• _TASK TO COMPLETE_
Return the following entries exactly, word for word.

• _SUPPLIED DATA_
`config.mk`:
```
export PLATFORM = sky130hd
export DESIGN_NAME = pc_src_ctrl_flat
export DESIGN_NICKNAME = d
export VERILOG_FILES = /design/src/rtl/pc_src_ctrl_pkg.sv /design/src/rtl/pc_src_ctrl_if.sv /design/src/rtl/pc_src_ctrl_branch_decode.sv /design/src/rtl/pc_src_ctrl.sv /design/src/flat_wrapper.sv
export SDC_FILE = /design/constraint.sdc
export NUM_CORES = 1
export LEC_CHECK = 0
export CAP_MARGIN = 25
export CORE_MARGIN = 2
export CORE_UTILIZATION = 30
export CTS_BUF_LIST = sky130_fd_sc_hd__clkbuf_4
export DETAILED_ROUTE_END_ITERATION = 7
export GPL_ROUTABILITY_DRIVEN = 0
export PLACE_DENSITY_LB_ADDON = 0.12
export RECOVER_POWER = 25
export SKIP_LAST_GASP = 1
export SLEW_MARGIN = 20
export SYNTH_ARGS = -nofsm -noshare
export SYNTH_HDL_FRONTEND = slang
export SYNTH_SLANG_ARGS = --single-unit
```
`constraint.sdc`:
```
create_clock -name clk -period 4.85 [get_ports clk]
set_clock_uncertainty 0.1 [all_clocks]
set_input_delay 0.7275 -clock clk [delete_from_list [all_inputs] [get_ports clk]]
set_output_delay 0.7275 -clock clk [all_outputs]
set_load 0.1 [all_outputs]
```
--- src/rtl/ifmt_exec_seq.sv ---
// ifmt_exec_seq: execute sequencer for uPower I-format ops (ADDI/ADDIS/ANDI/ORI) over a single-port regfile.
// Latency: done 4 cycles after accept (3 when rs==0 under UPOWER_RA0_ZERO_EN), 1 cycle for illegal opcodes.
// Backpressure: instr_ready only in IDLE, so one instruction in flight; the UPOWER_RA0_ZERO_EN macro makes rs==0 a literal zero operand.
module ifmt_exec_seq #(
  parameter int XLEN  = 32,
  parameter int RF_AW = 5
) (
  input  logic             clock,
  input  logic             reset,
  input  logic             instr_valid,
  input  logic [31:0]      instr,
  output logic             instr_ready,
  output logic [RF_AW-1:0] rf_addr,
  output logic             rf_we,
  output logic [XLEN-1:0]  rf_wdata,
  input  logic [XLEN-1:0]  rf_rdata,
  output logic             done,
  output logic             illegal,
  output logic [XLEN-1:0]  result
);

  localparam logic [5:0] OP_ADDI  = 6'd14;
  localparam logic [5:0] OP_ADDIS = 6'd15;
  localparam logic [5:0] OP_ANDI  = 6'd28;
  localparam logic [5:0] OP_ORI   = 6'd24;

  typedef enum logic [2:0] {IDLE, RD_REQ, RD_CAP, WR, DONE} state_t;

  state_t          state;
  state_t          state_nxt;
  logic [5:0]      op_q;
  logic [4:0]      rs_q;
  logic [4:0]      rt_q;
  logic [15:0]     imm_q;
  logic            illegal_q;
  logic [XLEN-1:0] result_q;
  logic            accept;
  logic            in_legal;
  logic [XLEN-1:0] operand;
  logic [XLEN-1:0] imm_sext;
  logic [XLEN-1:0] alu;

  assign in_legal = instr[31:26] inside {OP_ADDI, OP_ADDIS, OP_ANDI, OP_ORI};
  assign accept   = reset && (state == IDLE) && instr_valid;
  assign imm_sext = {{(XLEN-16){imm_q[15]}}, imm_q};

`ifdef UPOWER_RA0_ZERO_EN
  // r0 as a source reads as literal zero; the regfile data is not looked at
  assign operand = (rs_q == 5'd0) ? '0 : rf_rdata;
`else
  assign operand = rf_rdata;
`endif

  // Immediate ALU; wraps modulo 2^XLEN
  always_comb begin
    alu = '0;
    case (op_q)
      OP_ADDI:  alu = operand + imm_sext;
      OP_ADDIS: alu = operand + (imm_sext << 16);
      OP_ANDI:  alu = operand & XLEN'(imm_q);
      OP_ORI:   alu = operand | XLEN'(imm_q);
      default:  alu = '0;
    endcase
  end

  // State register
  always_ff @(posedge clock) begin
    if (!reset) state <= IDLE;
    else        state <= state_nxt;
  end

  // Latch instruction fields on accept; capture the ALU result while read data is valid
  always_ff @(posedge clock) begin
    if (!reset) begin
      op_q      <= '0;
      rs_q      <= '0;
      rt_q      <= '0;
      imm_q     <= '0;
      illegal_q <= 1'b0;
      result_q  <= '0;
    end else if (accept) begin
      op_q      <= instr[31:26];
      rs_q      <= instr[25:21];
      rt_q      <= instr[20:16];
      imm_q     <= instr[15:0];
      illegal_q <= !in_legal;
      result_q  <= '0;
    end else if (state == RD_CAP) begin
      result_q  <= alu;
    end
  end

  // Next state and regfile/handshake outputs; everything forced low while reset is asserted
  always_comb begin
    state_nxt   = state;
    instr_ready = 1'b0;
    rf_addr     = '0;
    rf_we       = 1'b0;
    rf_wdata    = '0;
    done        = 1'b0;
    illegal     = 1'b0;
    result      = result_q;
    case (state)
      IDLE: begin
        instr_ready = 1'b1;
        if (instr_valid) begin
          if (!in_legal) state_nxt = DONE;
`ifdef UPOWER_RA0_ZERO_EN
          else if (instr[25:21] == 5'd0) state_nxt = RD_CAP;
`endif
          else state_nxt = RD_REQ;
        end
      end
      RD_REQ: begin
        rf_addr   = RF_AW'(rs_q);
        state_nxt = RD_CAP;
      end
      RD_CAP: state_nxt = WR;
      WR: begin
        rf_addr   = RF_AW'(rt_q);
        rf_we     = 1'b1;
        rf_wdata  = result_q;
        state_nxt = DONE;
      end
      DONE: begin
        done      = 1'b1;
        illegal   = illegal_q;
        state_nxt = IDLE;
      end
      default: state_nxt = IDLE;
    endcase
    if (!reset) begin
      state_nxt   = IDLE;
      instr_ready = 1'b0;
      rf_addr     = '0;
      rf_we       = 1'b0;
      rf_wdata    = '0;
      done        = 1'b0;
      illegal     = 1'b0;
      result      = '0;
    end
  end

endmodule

• _EXERCISE RESPONSE_
`config.mk`:
```
export PLATFORM = sky130hd
export DESIGN_NAME = pc_src_ctrl_flat
export DESIGN_NICKNAME = d
export VERILOG_FILES = /design/src/rtl/pc_src_ctrl_pkg.sv /design/src/rtl/pc_src_ctrl_if.sv /design/src/rtl/pc_src_ctrl_branch_decode.sv /design/src/rtl/pc_src_ctrl.sv /design/src/flat_wrapper.sv
export SDC_FILE = /design/constraint.sdc
export NUM_CORES = 1
export LEC_CHECK = 0
export CAP_MARGIN = 25
export CORE_MARGIN = 2
export CORE_UTILIZATION = 30
export CTS_BUF_LIST = sky130_fd_sc_hd__clkbuf_4
export DETAILED_ROUTE_END_ITERATION = 7
export GPL_ROUTABILITY_DRIVEN = 0
export PLACE_DENSITY_LB_ADDON = 0.12
export RECOVER_POWER = 25
export SKIP_LAST_GASP = 1
export SLEW_MARGIN = 20
export SYNTH_ARGS = -nofsm -noshare
export SYNTH_HDL_FRONTEND = slang
export SYNTH_SLANG_ARGS = --single-unit
```
`constraint.sdc`:
```
create_clock -name clk -period 4.85 [get_ports clk]
set_clock_uncertainty 0.1 [all_clocks]
set_input_delay 0.7275 -clock clk [delete_from_list [all_inputs] [get_ports clk]]
set_output_delay 0.7275 -clock clk [all_outputs]
set_load 0.1 [all_outputs]
```
--- src/rtl/ifmt_exec_seq.sv ---
// ifmt_exec_seq: execute sequencer for uPower I-format ops (ADDI/ADDIS/ANDI/ORI) over a single-port regfile.
// Latency: done 4 cycles after accept (3 when rs==0 under UPOWER_RA0_ZERO_EN), 1 cycle for illegal opcodes.
// Backpressure: instr_ready only in IDLE, so one instruction in flight; the UPOWER_RA0_ZERO_EN macro makes rs==0 a literal zero operand.
module ifmt_exec_seq #(
  parameter int XLEN  = 32,
  parameter int RF_AW = 5
) (
  input  logic             clock,
  input  logic             reset,
  input  logic             instr_valid,
  input  logic [31:0]      instr,
  output logic             instr_ready,
  output logic [RF_AW-1:0] rf_addr,
  output logic             rf_we,
  output logic [XLEN-1:0]  rf_wdata,
  input  logic [XLEN-1:0]  rf_rdata,
  output logic             done,
  output logic             illegal,
  output logic [XLEN-1:0]  result
);

  localparam logic [5:0] OP_ADDI  = 6'd14;
  localparam logic [5:0] OP_ADDIS = 6'd15;
  localparam logic [5:0] OP_ANDI  = 6'd28;
  localparam logic [5:0] OP_ORI   = 6'd24;

  typedef enum logic [2:0] {IDLE, RD_REQ, RD_CAP, WR, DONE} state_t;

  state_t          state;
  state_t          state_nxt;
  logic [5:0]      op_q;
  logic [4:0]      rs_q;
  logic [4:0]      rt_q;
  logic [15:0]     imm_q;
  logic            illegal_q;
  logic [XLEN-1:0] result_q;
  logic            accept;
  logic            in_legal;
  logic [XLEN-1:0] operand;
  logic [XLEN-1:0] imm_sext;
  logic [XLEN-1:0] alu;

  assign in_legal = instr[31:26] inside {OP_ADDI, OP_ADDIS, OP_ANDI, OP_ORI};
  assign accept   = reset && (state == IDLE) && instr_valid;
  assign imm_sext = {{(XLEN-16){imm_q[15]}}, imm_q};

`ifdef UPOWER_RA0_ZERO_EN
  // r0 as a source reads as literal zero; the regfile data is not looked at
  assign operand = (rs_q == 5'd0) ? '0 : rf_rdata;
`else
  assign operand = rf_rdata;
`endif

  // Immediate ALU; wraps modulo 2^XLEN
  always_comb begin
    alu = '0;
    case (op_q)
      OP_ADDI:  alu = operand + imm_sext;
      OP_ADDIS: alu = operand + (imm_sext << 16);
      OP_ANDI:  alu = operand & XLEN'(imm_q);
      OP_ORI:   alu = operand | XLEN'(imm_q);
      default:  alu = '0;
    endcase
  end

  // State register
  always_ff @(posedge clock) begin
    if (!reset) state <= IDLE;
    else        state <= state_nxt;
  end

  // Latch instruction fields on accept; capture the ALU result while read data is valid
  always_ff @(posedge clock) begin
    if (!reset) begin
      op_q      <= '0;
      rs_q      <= '0;
      rt_q      <= '0;
      imm_q     <= '0;
      illegal_q <= 1'b0;
      result_q  <= '0;
    end else if (accept) begin
      op_q      <= instr[31:26];
      rs_q      <= instr[25:21];
      rt_q      <= instr[20:16];
      imm_q     <= instr[15:0];
      illegal_q <= !in_legal;
      result_q  <= '0;
    end else if (state == RD_CAP) begin
      result_q  <= alu;
    end
  end

  // Next state and regfile/handshake outputs; everything forced low while reset is asserted
  always_comb begin
    state_nxt   = state;
    instr_ready = 1'b0;
    rf_addr     = '0;
    rf_we       = 1'b0;
    rf_wdata    = '0;
    done        = 1'b0;
    illegal     = 1'b0;
    result      = result_q;
    case (state)
      IDLE: begin
        instr_ready = 1'b1;
        if (instr_valid) begin
          if (!in_legal) state_nxt = DONE;
`ifdef UPOWER_RA0_ZERO_EN
          else if (instr[25:21] == 5'd0) state_nxt = RD_CAP;
`endif
          else state_nxt = RD_REQ;
        end
      end
      RD_REQ: begin
        rf_addr   = RF_AW'(rs_q);
        state_nxt = RD_CAP;
      end
      RD_CAP: state_nxt = WR;
      WR: begin
        rf_addr   = RF_AW'(rt_q);
        rf_we     = 1'b1;
        rf_wdata  = result_q;
        state_nxt = DONE;
      end
      DONE: begin
        done      = 1'b1;
        illegal   = illegal_q;
        state_nxt = IDLE;
      end
      default: state_nxt = IDLE;
    endcase
    if (!reset) begin
      state_nxt   = IDLE;
      instr_ready = 1'b0;
      rf_addr     = '0;
      rf_we       = 1'b0;
      rf_wdata    = '0;
      done        = 1'b0;
      illegal     = 1'b0;
      result      = '0;
    end
  end

endmodule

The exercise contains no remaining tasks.